[TASK OBJECTIVE] Count the lines in the material below that contain the word "gates" and give the number alone.

########################################

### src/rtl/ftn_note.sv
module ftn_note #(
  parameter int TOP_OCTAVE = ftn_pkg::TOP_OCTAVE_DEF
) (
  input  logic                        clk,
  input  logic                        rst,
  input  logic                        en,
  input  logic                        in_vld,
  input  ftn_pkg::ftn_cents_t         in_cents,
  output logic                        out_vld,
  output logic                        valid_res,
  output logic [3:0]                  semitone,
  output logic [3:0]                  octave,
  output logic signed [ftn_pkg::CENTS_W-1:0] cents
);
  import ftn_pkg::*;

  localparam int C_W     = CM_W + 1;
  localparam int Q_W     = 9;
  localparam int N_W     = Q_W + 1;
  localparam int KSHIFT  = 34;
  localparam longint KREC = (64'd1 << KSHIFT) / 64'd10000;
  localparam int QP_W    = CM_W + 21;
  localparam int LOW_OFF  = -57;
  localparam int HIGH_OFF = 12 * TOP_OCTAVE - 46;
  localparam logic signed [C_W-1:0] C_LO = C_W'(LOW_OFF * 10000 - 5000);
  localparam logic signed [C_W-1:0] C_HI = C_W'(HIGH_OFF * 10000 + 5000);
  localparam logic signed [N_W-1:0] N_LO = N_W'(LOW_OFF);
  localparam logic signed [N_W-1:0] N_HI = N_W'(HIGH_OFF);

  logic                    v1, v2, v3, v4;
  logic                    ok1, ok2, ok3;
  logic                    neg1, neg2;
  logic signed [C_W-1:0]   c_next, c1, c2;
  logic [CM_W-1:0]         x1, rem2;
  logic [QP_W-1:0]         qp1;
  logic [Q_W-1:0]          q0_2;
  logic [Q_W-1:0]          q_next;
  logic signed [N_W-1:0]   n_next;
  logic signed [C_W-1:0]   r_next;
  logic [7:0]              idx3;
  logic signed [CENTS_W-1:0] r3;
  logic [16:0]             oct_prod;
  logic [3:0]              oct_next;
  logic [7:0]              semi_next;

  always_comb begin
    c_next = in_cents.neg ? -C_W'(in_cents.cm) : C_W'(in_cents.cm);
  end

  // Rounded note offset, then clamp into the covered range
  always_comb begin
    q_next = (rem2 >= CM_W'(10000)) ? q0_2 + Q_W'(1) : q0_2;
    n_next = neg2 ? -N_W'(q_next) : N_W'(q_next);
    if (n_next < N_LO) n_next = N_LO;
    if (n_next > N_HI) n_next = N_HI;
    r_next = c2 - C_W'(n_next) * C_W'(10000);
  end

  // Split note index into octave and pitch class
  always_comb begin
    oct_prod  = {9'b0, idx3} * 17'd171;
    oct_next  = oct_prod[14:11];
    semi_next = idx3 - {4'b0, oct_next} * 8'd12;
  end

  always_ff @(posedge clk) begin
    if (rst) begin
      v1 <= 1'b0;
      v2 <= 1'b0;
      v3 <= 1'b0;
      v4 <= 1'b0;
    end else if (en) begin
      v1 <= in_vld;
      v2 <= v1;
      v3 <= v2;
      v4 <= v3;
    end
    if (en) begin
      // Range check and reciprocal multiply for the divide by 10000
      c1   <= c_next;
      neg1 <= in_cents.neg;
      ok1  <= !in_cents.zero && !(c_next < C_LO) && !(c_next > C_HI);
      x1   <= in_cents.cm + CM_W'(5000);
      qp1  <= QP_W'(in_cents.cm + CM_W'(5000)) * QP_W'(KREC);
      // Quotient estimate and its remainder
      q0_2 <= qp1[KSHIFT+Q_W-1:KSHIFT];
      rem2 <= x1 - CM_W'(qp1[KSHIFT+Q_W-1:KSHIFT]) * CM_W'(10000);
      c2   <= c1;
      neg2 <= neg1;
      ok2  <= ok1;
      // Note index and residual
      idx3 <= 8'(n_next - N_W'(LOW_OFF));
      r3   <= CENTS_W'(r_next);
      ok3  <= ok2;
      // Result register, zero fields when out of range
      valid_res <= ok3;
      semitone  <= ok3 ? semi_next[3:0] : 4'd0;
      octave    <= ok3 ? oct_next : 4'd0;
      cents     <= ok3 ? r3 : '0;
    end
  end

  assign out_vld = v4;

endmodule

########################################

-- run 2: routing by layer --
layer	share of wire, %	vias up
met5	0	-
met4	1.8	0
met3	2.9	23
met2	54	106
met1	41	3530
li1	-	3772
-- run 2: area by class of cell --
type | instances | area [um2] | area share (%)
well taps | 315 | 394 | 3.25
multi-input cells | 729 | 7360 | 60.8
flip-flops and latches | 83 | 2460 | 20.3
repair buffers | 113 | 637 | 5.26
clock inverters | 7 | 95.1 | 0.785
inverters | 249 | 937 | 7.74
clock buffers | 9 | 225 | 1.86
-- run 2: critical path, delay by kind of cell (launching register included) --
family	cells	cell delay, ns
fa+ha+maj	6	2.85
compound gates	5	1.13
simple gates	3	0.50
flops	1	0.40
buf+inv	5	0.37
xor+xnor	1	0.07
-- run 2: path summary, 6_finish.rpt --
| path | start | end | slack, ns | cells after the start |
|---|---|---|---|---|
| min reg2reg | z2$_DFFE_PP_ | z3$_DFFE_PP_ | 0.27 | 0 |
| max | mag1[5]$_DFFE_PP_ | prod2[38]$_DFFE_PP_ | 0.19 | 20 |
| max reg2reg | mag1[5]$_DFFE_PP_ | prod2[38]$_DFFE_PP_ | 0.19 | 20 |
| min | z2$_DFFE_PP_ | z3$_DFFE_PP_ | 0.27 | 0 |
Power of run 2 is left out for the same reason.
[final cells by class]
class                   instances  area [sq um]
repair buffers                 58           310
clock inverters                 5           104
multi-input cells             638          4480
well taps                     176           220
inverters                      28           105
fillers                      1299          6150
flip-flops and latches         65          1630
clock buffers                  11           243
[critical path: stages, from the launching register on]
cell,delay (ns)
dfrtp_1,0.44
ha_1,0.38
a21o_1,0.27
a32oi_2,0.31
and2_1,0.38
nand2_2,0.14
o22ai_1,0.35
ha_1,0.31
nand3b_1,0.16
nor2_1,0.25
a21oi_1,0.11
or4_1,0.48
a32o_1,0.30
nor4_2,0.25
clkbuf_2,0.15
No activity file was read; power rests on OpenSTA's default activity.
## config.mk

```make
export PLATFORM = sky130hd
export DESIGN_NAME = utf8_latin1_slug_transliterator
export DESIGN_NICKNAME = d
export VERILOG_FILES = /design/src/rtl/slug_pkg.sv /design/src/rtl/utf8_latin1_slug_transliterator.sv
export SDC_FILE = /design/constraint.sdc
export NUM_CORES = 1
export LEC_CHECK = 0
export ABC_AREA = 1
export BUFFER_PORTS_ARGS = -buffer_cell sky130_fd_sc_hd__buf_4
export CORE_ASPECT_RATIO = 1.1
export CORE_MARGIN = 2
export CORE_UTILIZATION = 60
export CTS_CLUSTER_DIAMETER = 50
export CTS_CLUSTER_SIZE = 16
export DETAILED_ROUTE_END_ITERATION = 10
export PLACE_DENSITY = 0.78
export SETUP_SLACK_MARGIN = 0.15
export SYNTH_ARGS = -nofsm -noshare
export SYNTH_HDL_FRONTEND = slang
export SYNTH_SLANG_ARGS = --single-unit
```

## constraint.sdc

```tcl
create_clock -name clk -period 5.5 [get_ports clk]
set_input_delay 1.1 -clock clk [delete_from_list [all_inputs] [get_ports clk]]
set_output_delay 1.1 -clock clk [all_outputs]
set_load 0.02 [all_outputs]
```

########################################

[OUTPUT FOR THIS EXERCISE] 2